La población de Irán celebra la rendición, la humillación y la derrota del régimen. Interrumpir sus fuentes de sustento vital impondrá temporalmente nuevas cargas a la sociedad iraní, pero una parte de la población interpreta ese periodo de dificultades como un dolor de parto que desembocará en el derrumbe del sistema.
Al mismo tiempo, la maquinaria propagandística del gobierno iraní presume de estar preparada para responder a gran escala y advierte de represalias ante cualquier ataque. Esa postura implica un reconocimiento indirecto de que el régimen se prepara para reaccionar contra las ofensivas dirigidas a infraestructuras esenciales, contra Estados Unidos e Israel e, incluso, mediante la posible activación de células terroristas durmientes en territorio estadounidense y en otros países occidentales. Esa es, por supuesto, la única especialidad del régimen terrorista islámico, y constituye un problema para el presidente Trump.
Todo apunta a que esta es la última apuesta de un régimen que declara abierta y repetidamente su disposición a celebrar la destrucción de Irán y del conjunto de la región. El gobierno permanece atrapado en una fantasía apocalíptica y acumula errores de cálculo. Aunque está dispuesto a devastar Irán e incendiar todo Oriente Medio, continúa aferrado a sus delirios y a una ideología destructiva, sin aceptar la rendición. Jomeiní y Jamenei han desaparecido, pero su mentalidad y su pensamiento destructivos siguen vigentes.
El panorama es profundamente desalentador.
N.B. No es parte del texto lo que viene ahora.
--- src/rtl/cu_phase_ctrl.sv ---
// rtl/cu_phase_ctrl.sv - compute-unit phase sequencer for inference and training passes
// Optional CU_PHASE_PERF_EN adds the perfCycles busy-cycle counter port.
module cu_phase_ctrl #(
  parameter int SysDimension = 16,
  parameter int NumLayers    = 3,
  parameter int cntWidth     = 16
) (
  input  logic                clk,
  input  logic                rst,
  input  logic                start,
  input  logic                mode,
  input  logic [cntWidth-1:0] streamLength,
  input  logic                halt,
  output logic                enable,
  output logic [1:0]          sel1,
  output logic [1:0]          sel2,
  output logic                enact,
  output logic                enactd,
  output logic                enwu,
  output logic                weightWriteEnableA,
  output logic [3:0]          layerIdx,
  output logic                busy,
`ifdef CU_PHASE_PERF_EN
  output logic [31:0]         perfCycles,
`endif
  output logic                done
);

  typedef enum logic [2:0] {IDLE, INF, FW, BW, WU, FIN} state_t;

  localparam logic [3:0] LastLayer = 4'(NumLayers - 1);

  state_t            state, state_nx;
  logic [3:0]        layer, layer_nx;
  // One bit wider than the length so len + fill/drain never wraps.
  logic [cntWidth:0] cnt, cnt_nx, plen_m1;
  logic [cntWidth-1:0] len_q;
  logic              phase_end, win_nx;
  logic [1:0]        code_nx;

  assign plen_m1   = {1'b0, len_q} + (cntWidth+1)'(SysDimension - 1);
  assign phase_end = (cnt == plen_m1);
  assign win_nx    = (cnt_nx >= (cntWidth+1)'(SysDimension));

  always_comb begin
    state_nx = state;
    layer_nx = layer;
    cnt_nx   = cnt;
    case (state)
      IDLE: begin
        if (start) begin
          state_nx = mode ? FW : INF;
          layer_nx = 4'd0;
          cnt_nx   = '0;
        end
      end
      FIN: begin
        state_nx = IDLE;
        layer_nx = 4'd0;
        cnt_nx   = '0;
      end
      default: begin
        if (halt) begin
          state_nx = IDLE;
          layer_nx = 4'd0;
          cnt_nx   = '0;
        end else if (!phase_end) begin
          cnt_nx = cnt + 1'b1;
        end else begin
          cnt_nx = '0;
          case (state)
            INF: begin
              if (layer == LastLayer) begin
                state_nx = FIN;
                layer_nx = 4'd0;
              end else begin
                layer_nx = layer + 4'd1;
              end
            end
            FW: begin
              if (layer == LastLayer) state_nx = BW;
              else                    layer_nx = layer + 4'd1;
            end
            // Layer 0 has no backward phase; weight update restarts from the top.
            BW: begin
              if (layer == 4'd1) begin
                state_nx = WU;
                layer_nx = LastLayer;
              end else begin
                layer_nx = layer - 4'd1;
              end
            end
            WU: begin
              if (layer == 4'd0) state_nx = FIN;
              else               layer_nx = layer - 4'd1;
            end
            default: ;
          endcase
        end
      end
    endcase
  end

  always_comb begin
    code_nx = 2'd0;
    case (state_nx)
      FW:      code_nx = 2'd1;
      BW:      code_nx = 2'd2;
      WU:      code_nx = 2'd3;
      default: code_nx = 2'd0;
    endcase
  end

  always_ff @(posedge clk or negedge rst) begin
    if (!rst) begin
      state              <= IDLE;
      layer              <= 4'd0;
      cnt                <= '0;
      len_q              <= '0;
      enable             <= 1'b0;
      sel1               <= 2'd0;
      sel2               <= 2'd0;
      enact              <= 1'b0;
      enactd             <= 1'b0;
      enwu               <= 1'b0;
      weightWriteEnableA <= 1'b0;
      layerIdx           <= 4'd0;
      busy               <= 1'b0;
      done               <= 1'b0;
    end else begin
      state    <= state_nx;
      layer    <= layer_nx;
      cnt      <= cnt_nx;
      if (state == IDLE && start)
        len_q <= (streamLength == '0) ? cntWidth'(1) : streamLength;
      // Outputs are registered from next-state values so they align with their state.
      enable             <= (state_nx inside {INF, FW, BW, WU});
      sel1               <= code_nx;
      sel2               <= code_nx;
      enact              <= (state_nx == INF || state_nx == FW) && win_nx;
      enactd             <= (state_nx == BW) && win_nx;
      enwu               <= (state_nx == WU) && win_nx;
      weightWriteEnableA <= enwu;
      layerIdx           <= layer_nx;
      busy               <= (state_nx != IDLE);
      done               <= (state_nx == FIN);
    end
  end

`ifdef CU_PHASE_PERF_EN
  always_ff @(posedge clk or negedge rst) begin
    if (!rst)
      perfCycles <= 32'd0;
    else if (state == IDLE && start)
      perfCycles <= 32'd0;
    else if (busy && perfCycles != 32'hFFFF_FFFF)
      perfCycles <= perfCycles + 32'd1;
  end
`endif

endmodule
Hay una realidad imposible de negar: Irán está en peligro. El país se enfrenta a la destrucción total, a una guerra civil y a un proceso gradual de aniquilación. Incluso después de la caída del régimen, todavía tendrá que atravesar un aterrador túnel de terror.
Trump debe asumir que no existe una salida diplomática con un régimen destructivo, represivo, invasor y ruinoso, y que insistir en ella solo supone perder el tiempo. Tal vez Israel aparte a nuevos niveles de la estructura dirigente y permita que otras figuras definan el desenlace. Aun así, la posibilidad de alcanzar un acuerdo dentro del propio régimen es mínima y, hasta cierto punto, imposible. El gobierno y el régimen clerical chiita no contemplan la rendición. Dominados por la terquedad, el fanatismo y el delirio, están dispuestos a permitir que Irán sea destruido y reducido a cenizas antes que abandonar su ideología ilusoria.
La destrucción de infraestructuras tampoco forzará la capitulación de este brutal régimen terrorista islámico, porque el destino de esas instalaciones le resulta indiferente. No es un gobierno normal y nunca responderá con razón ni mesura. Para romper el ciclo de guerra, extorsión y negociaciones fallidas, Trump debe apoyar un gobierno de transición encabezado, por ejemplo, por el príncipe heredero Reza Pahlaví y respaldar, al mismo tiempo, las iniciativas dirigidas por los servicios de inteligencia para propiciar un cambio de régimen. La CIA y el Mosad también deberían crear las condiciones necesarias para ejecutar operaciones encubiertas con ese objetivo. Eso es todo.
El desenlace no dependerá únicamente de la retórica, sino de la voluntad de la comunidad internacional para enfrentarse a la maquinaria coercitiva del régimen con claridad, determinación y una estrategia capaz de romper su ciclo de guerra, toma de rehenes y engaños. El futuro de Irán no quedará protegido mediante el apaciguamiento de un orden destructivo, sino mediante la eliminación de su capacidad para gobernar a través del miedo.